The previously unreported estimate was included in a seven-page memo, dated June 3, prepared for Secretary of State Marco Rubio and signed by nine State Department aides.

It’s unclear whether Rubio has personally reviewed the memo, which Bloomberg Government obtained and confirmed with four people who have seen it. A State Department spokesperson declined twice to comment on the $6 billion draft estimate. And an inquiry to the press email address went unanswered.

Still, the internal estimate raises questions about how much President Donald Trump will ultimately save taxpayers by closing USAID and other agencies as part of his promise to rein in government spending.

The dismantling of USAID was one of the first and most expansive steps Trump took after he tapped Elon Musk to oversee the newly formed Department of Government Efficiency.

Musk claimed USAID — which for decades sought to strengthen US alliances worldwide by administering humanitarian and economic aid — was rife with corruption and waste, though he offered little evidence. Nearly all of its 10,000 staffers have since resigned, accepted a buyout, or were dismissed.

A DOGE website dedicated to government savings lists individual USAID contracts and grants among the programs it says have yielded billions of dollars in savings. But the site — last updated June 3 — lacks the contract details. Critics have repeatedly assailed the DOGE website for inaccuracies.

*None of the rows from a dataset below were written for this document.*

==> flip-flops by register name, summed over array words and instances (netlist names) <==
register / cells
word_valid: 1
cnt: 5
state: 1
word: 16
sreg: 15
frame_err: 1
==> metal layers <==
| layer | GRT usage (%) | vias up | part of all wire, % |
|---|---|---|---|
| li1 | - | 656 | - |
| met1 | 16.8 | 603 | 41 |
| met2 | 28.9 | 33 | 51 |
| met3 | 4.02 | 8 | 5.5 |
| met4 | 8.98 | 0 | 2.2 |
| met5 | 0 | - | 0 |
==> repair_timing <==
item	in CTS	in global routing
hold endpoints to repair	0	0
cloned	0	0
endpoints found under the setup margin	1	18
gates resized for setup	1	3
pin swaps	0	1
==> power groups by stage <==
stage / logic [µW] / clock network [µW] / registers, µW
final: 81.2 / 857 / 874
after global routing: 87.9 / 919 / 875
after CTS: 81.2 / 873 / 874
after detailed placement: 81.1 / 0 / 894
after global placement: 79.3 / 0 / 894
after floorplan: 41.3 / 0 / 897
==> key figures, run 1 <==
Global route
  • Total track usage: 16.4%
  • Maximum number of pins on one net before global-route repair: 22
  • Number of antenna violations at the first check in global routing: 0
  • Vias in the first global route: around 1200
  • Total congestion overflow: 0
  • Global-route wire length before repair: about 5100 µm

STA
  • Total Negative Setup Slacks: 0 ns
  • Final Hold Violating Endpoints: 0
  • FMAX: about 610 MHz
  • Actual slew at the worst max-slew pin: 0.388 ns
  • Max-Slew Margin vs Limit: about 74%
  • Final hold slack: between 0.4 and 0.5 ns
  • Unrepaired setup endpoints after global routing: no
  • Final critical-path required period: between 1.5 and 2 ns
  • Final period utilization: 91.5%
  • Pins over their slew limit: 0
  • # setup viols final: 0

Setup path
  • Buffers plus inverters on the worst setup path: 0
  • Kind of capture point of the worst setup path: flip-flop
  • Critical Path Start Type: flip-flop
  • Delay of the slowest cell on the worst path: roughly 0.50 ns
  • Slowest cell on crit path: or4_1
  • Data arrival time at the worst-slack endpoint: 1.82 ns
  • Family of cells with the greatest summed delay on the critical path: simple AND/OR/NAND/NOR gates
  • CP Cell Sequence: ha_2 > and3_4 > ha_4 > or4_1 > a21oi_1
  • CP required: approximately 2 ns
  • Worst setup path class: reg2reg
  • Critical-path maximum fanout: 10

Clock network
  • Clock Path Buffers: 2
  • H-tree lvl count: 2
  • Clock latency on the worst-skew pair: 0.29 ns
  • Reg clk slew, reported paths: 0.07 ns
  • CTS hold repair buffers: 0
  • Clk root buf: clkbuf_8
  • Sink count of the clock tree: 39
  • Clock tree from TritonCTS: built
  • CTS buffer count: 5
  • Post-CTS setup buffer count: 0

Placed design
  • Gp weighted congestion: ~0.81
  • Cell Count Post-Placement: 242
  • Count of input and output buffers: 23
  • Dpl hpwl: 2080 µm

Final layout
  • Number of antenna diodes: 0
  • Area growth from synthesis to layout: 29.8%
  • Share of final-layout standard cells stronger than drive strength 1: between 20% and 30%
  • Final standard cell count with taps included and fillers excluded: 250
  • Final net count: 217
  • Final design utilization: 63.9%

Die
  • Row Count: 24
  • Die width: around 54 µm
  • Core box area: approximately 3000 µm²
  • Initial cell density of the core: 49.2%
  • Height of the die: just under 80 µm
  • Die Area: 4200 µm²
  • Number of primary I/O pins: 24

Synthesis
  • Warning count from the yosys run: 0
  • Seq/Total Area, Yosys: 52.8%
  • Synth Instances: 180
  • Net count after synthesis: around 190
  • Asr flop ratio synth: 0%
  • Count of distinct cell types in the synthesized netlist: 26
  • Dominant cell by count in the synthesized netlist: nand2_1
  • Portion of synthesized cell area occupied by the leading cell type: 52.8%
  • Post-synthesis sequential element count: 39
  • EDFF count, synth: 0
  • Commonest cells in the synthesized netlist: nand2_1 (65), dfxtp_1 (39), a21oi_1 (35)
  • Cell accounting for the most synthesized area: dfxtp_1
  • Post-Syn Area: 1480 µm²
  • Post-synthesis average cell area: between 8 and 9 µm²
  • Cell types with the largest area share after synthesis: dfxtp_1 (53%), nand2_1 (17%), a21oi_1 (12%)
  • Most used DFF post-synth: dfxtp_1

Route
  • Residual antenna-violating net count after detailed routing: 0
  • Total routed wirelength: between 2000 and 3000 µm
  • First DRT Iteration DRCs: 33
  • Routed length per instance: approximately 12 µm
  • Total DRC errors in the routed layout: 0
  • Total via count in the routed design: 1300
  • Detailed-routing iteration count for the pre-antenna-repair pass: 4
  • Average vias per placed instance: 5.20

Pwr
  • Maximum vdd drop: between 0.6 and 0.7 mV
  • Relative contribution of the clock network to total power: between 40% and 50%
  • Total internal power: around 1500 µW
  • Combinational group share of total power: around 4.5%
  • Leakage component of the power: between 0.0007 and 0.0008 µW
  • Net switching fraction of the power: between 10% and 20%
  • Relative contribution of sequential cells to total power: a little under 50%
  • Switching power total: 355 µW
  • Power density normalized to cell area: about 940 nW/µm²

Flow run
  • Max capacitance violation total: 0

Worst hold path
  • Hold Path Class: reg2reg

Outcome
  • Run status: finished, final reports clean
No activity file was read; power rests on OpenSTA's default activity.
**src/rtl/fetch_pc_controller_if.sv**
```systemverilog
// Fetch-stage PC control bundle between the PC controller and the PC register / imem / hazard logic.
// master = controller side (drives PC update and fetch strobes), slave = surrounding pipeline.
interface fetch_pc_controller_if #(
  parameter int XLEN = 32
);
  logic [XLEN-1:0] pc_cur;
  logic            stall;
  logic            redirect_valid;
  logic [XLEN-1:0] redirect_target;
  logic            imem_ready;
  logic [XLEN-1:0] pc_next;
  logic            pc_write;
  logic            imem_req;
  logic            if_id_flush;
  logic            fetch_valid;
  logic            redirect_pending;

  modport master (
    input  pc_cur, stall, redirect_valid, redirect_target, imem_ready,
    output pc_next, pc_write, imem_req, if_id_flush, fetch_valid, redirect_pending
  );

  modport slave (
    output pc_cur, stall, redirect_valid, redirect_target, imem_ready,
    input  pc_next, pc_write, imem_req, if_id_flush, fetch_valid, redirect_pending
  );
endinterface

```
**src/rtl/fetch_pc_controller.sv**
```systemverilog
// Fetch PC sequencer: picks next PC among redirect / stall / sequential and raises IF/ID flush.
// Latency: PC updates on the edge after pc_write=1; a ready redirect lands one cycle later.
// Backpressure: while imem_ready=0 the PC is frozen; redirects seen meanwhile are parked (last wins).
module fetch_pc_controller #(
  parameter int              XLEN         = 32,
  parameter logic [XLEN-1:0] RESET_VECTOR = '0,
  parameter int unsigned     PC_STEP      = 4
) (
  input  logic                 clk,
  input  logic                 rst,
  fetch_pc_controller_if.master bus
);

  typedef enum logic [1:0] {
    BOOT = 2'd0,
    RUN  = 2'd1,
    WAIT = 2'd2
  } state_t;

  state_t          state;
  logic            pend_valid;
  logic [XLEN-1:0] pend_target;

  logic [XLEN-1:0] seq_pc;
  logic [XLEN-1:0] redir_tgt;

  assign seq_pc    = bus.pc_cur + XLEN'(PC_STEP);
  assign redir_tgt = {bus.redirect_target[XLEN-1:2], 2'b00};

  always_ff @(posedge clk) begin
    if (rst) begin
      state       <= BOOT;
      pend_valid  <= 1'b0;
      pend_target <= '0;
    end else begin
      case (state)
        BOOT: state <= RUN;
        RUN: begin
          if (bus.redirect_valid) begin
            if (!bus.imem_ready) begin
              pend_target <= redir_tgt;
              pend_valid  <= 1'b1;
              state       <= WAIT;
            end
          end else if (!bus.stall && !bus.imem_ready) begin
            state <= WAIT;
          end
        end
        WAIT: begin
          if (bus.imem_ready) begin
            pend_valid <= 1'b0;
            state      <= RUN;
          end else if (bus.redirect_valid) begin
            pend_target <= redir_tgt;
            pend_valid  <= 1'b1;
          end
        end
        default: state <= BOOT;
      endcase
    end
  end

  always_comb begin
    bus.pc_next          = seq_pc;
    bus.pc_write         = 1'b0;
    bus.imem_req         = 1'b0;
    bus.if_id_flush      = 1'b0;
    bus.fetch_valid      = 1'b0;
    bus.redirect_pending = pend_valid & ~rst;
    if (rst) begin
      bus.pc_next     = RESET_VECTOR;
      bus.if_id_flush = 1'b1;
    end else begin
      case (state)
        BOOT: bus.if_id_flush = 1'b1;
        RUN: begin
          bus.imem_req = 1'b1;
          if (bus.redirect_valid) begin
            // Redirect outranks stall; without imem_ready it is parked instead of written.
            bus.if_id_flush = 1'b1;
            if (bus.imem_ready) begin
              bus.pc_next  = redir_tgt;
              bus.pc_write = 1'b1;
            end
          end else if (!bus.stall && bus.imem_ready) begin
            bus.pc_write    = 1'b1;
            bus.fetch_valid = 1'b1;
          end
        end
        WAIT: begin
          bus.imem_req = 1'b1;
          if (!bus.imem_ready) begin
            bus.if_id_flush = bus.redirect_valid;
          end else if (bus.redirect_valid || pend_valid) begin
            bus.pc_next     = bus.redirect_valid ? redir_tgt : pend_target;
            bus.pc_write    = 1'b1;
            bus.if_id_flush = 1'b1;
          end else if (!bus.stall) begin
            bus.pc_write    = 1'b1;
            bus.fetch_valid = 1'b1;
          end
        end
        default: bus.if_id_flush = 1'b1;
      endcase
    end
  end

endmodule

```
**src/flat_wrapper.sv**
```systemverilog
// flat-port wrapper written by rule: the top's interface ports become plain ports
module fetch_pc_controller_flat 
#(
  parameter int              XLEN         = 32,
  parameter logic [XLEN-1:0] RESET_VECTOR = '0,
  parameter int unsigned     PC_STEP      = 4
)
  (clk, rst, bus_pc_cur, bus_stall, bus_redirect_valid, bus_redirect_target, bus_imem_ready, bus_pc_next, bus_pc_write, bus_imem_req, bus_if_id_flush, bus_fetch_valid, bus_redirect_pending);
  fetch_pc_controller_if #(.XLEN(XLEN)) bus_i ();
  input  logic clk;
  input  logic rst;
  input wire logic [$bits(bus_i.pc_cur)-1:0] bus_pc_cur;
  input wire logic [$bits(bus_i.stall)-1:0] bus_stall;
  input wire logic [$bits(bus_i.redirect_valid)-1:0] bus_redirect_valid;
  input wire logic [$bits(bus_i.redirect_target)-1:0] bus_redirect_target;
  input wire logic [$bits(bus_i.imem_ready)-1:0] bus_imem_ready;
  output wire logic [$bits(bus_i.pc_next)-1:0] bus_pc_next;
  output wire logic [$bits(bus_i.pc_write)-1:0] bus_pc_write;
  output wire logic [$bits(bus_i.imem_req)-1:0] bus_imem_req;
  output wire logic [$bits(bus_i.if_id_flush)-1:0] bus_if_id_flush;
  output wire logic [$bits(bus_i.fetch_valid)-1:0] bus_fetch_valid;
  output wire logic [$bits(bus_i.redirect_pending)-1:0] bus_redirect_pending;
  assign bus_i.pc_cur = bus_pc_cur;
  assign bus_i.stall = bus_stall;
  assign bus_i.redirect_valid = bus_redirect_valid;
  assign bus_i.redirect_target = bus_redirect_target;
  assign bus_i.imem_ready = bus_imem_ready;
  assign bus_pc_next = bus_i.pc_next;
  assign bus_pc_write = bus_i.pc_write;
  assign bus_imem_req = bus_i.imem_req;
  assign bus_if_id_flush = bus_i.if_id_flush;
  assign bus_fetch_valid = bus_i.fetch_valid;
  assign bus_redirect_pending = bus_i.redirect_pending;
  fetch_pc_controller #(.XLEN(XLEN), .RESET_VECTOR(RESET_VECTOR), .PC_STEP(PC_STEP)) u_core (.clk(clk), .rst(rst), .bus(bus_i));
endmodule
```
**config.mk**
```make
export PLATFORM = sky130hd
export DESIGN_NAME = fetch_pc_controller_flat
export DESIGN_NICKNAME = d
export VERILOG_FILES = /design/src/rtl/fetch_pc_controller_if.sv /design/src/rtl/fetch_pc_controller.sv /design/src/flat_wrapper.sv
export SDC_FILE = /design/constraint.sdc
export NUM_CORES = 1
export LEC_CHECK = 0
export BUFFER_PORTS_ARGS = -buffer_cell sky130_fd_sc_hd__buf_4
export CAP_MARGIN = 20
export CORE_MARGIN = 2
export CORE_UTILIZATION = 47
export CTS_BUF_LIST = sky130_fd_sc_hd__clkbuf_2
export CTS_CLUSTER_DIAMETER = 120
export DETAILED_ROUTE_END_ITERATION = 16
export GPL_ROUTABILITY_DRIVEN = 1
export PLACE_DENSITY = 0.84
export SETUP_SLACK_MARGIN = 0.1
export SLEW_MARGIN = 20
export SYNTH_ARGS = -nofsm -noshare
export SYNTH_HDL_FRONTEND = slang
export SYNTH_SLANG_ARGS = --single-unit
```
**constraint.sdc**
```tcl
create_clock -name clk -period 1.8 [get_ports clk]
set_clock_uncertainty 0.05 [all_clocks]
set_input_delay 0.09 -clock clk [delete_from_list [all_inputs] [get_ports clk]]
set_output_delay 0.09 -clock clk [all_outputs]
set_load 0.005 [all_outputs]
```
==> results.cfg <==
[logic_synthesis]
syn_area_um2 = 2925
synth-edff-count = 0
synthCells = 424
yosys_warnings = 0
syn-num-nets = 497
async_flop_share = 0
ys_seq_elements = 35
ys_seq_area_frac = 0.2395
synth_cell_types = 48
synthFlopType = dfxtp_1
syn_avg_cell_area_um2 = 6.899

[power_and_ir_drop]
p_seq_frac = 0.274
netSwitchingFraction = 0.3901
peakVddDrop_uv = 426.7
p_comb_frac = 0.549
switchingPower_w = 0.001209
internal_power_w = 0.001890
p_leak_nw = 2.023
p_clk_frac = 0.177
p_per_area_nw_per_um2 = 614.4

[grt]
grt_util_all_layers = 0.3255
grt_pass1_wl_um = 18600
grt_pass1_vias = 3910
grt_remaining_overflow = 0
grt_max_degree = 26
antenna_found_initial = 0

[placed_design]
io_buffers = 103
place_area_um2 = 3998
dpl.hpwl_um = 7448
place.gp.congestion = 0.8580

[route]
vias_per_cell = 6.601
top_layer = met4
ant_nets = 0
drt-pass1-iter-count = 6
wire_per_inst_um = 20.91
drc_errors = 0
wl_met1_um = 4993
route.met2.wl_um = 6466
drt-initial-drc-count = 671
vias = 4429
wirelength_um = 14030
met3_length_um = 1662

[flow_run]
drv_cap = 0

[hold_path]
min_path_type = input pin to flip-flop

[layout]
fillCellCount = 331
final_layout_size_suffix_gt1_frac = 0.4044
nNetsFinal = 668
antenna_cells = 0
multi_input_area_um2 = 2359
fin_area_um2 = 5044
syn_to_final_growth_pct = 72.41
final-seq-area_um2 = 709.4

[setup_path]
worstPathArrival_ps = 2340
cp_max_fo = 6
crit_type = flip-flop to primary output
cpPeakStageDelay_ps = 420
end_kind = primary output
startpoint_type = flip-flop
crit_path_frequent_cell = buf_6
rrSetupSlack_ps = 80
path_cells = inv_4 > ha_4 > buf_6 > nand2_4 > nor3_4 > buf_6 > buf_6 > a22o_1 > nand2_1 > a21oi_1 > buf_4
cpMaxStageDelayCell = dfxtp_4
cp.required_ps = 1660

[clocking]
cts_tree = yes
root_buffer = clkbuf_2
path_clk_slew_ps = 270
cts_buffers = 5
clockBufferDepth = 2
insertion_delay_ps = 470
cts_htree_levels = 2
clock_sinks = 35

[die]
io_pins = 106
design.core.area_um2 = 5956
dieArea_um2 = 6871
die_w_um = 82.89
rows = 28
die_h_um = 82.89
start_util = 0.4912

[timing]
hold-worst-slack_ps = -26.89
hold_viol_final = 1
fmax_ghz = 0.4034
maxSlewViolCount = 0
layout_min_cycle_time_ps = 2479
timing.final.crit_share = 1.377
finalSetupViolCount = 36
rsz0062_at_grt = yes
relSlewSlack = 0.7277
tightestPinTransition_ps = 405.8
setup_slack_ps = -678.7

[status]
violations = hold timing, setup timing
outcome = finished, violations left
## Yosys cell counts (3+ instances only)
cell / count / area [um2]
nor3_1: 3 / 15.01
nand3_1: 15 / 75.07
a211oi_1: 3 / 22.52
ha_1: 4 / 50.05
o22ai_1: 8 / 50.05
xor2_1: 17 / 148.9
nand2b_1: 6 / 37.54
nand2_1: 90 / 337.8
o21ai_0: 25 / 125.1
o21bai_1: 3 / 22.52
and3_1: 5 / 31.28
and2_1: 3 / 18.77
dfxtp_1: 35 / 700.7
a22o_1: 10 / 87.58
nor2b_1: 3 / 18.77
clkbuf_1: 24 / 90.09
inv_1: 6 / 22.52
a21oi_1: 52 / 260.3
a21o_1: 3 / 22.52
nor2_1: 19 / 71.32
o2bb2ai_1: 8 / 70.07
xnor2_1: 9 / 78.83
a22oi_1: 22 / 165.2
buf_2: 8 / 40.04
nand4_1: 9 / 56.30
## cells by family after synthesis
group / Yosys count / share of synthesized area
simple gates: 169 / 0.2823
compound gates: 148 / 0.3208
buf+inv: 41 / 0.05860
flops: 35 / 0.2395
xor+xnor: 26 / 0.07784
mux: 1 / 0.003849
fa+ha+maj: 4 / 0.01711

The conventional wisdom that the food and medical aid the agency provided would prevent war clashed with Trump’s “America First” doctrine, which prioritizes the needs of US citizens over other countries.

USAID managed more than $35 billion in grants and aid programs in fiscal 2024, according to the Congressional Research Service. Its operating budget that year — covering employee pay, capital expenditures, and other overhead costs — was closer to $2 billion, according to the State Department.

The USAID assessment, written by Jeremy Lewin, a senior DOGE official leading the agency’s shutdown, said nearly $6 billion would be needed to close out contracts the agency had already negotiated.

“Settlement of terminations and closeouts for USAID activities will take an extended period of time, requiring support to close out thousands of recently or soon-to-be terminated awards and tens of thousands of expired awards,” the memo says.

In particular, the administration forecasts $344 million will be needed to fight legal battles with contractors and USAID staff who contend they were terminated illegally.

“There are large numbers of pending and projected litigation matters and grievances to be resolved,” the memo says, predicting the agency will still need a general counsel, six attorneys, and contracted help from an outside law firm.

In addition, it says USAID has more than 100 owned and rented properties worldwide that need to be sold, decommissioned, or transferred.

The document also cites a “very large backlog” in off-boarding, with more than 4,000 workers leaving the agency, requiring USAID to maintain a skeleton human resources staff deep into 2026.

The government already faces a labyrinth of lawsuits over Trump’s actions to fire at least tens of thousands of workers, cancel union contracts, and target perceived enemies in independent agencies. Last week, a federal judge ordered the State Department to freeze planned staff cuts, saying the administration violated an earlier layoff freeze.

USAID this month backtracked on some layoffs, offering about 800 staffers eight weeks of extra pay to keep working until their planned layoff dates. Some employees will be needed to stay and respond to “grievances and litigation,” and repatriate workers stationed abroad, the administration said in a notice to workers.

The tear-down of the US’s soft-power apparatus has received pushback from some Republican lawmakers, especially as Trump tries to manage a volatile situation in the Middle East after the bombing of three Iranian nuclear sites.

Rep. Michael McCaul (R-Texas), a former chairman of the House Foreign Affairs Committee, said USAID may be the US government’s only human presence in certain areas, such as Yemen.

Musk “wanted to actually shut down everything and then built it up, rather than take things off and reform,” McCaul said in an interview with Bloomberg Government this week. That approach may work for businesses, but isn’t as effective “when you’re talking about foreign policy and life-saving things” including USAID and the HIV/AIDS program PEPFAR, he added.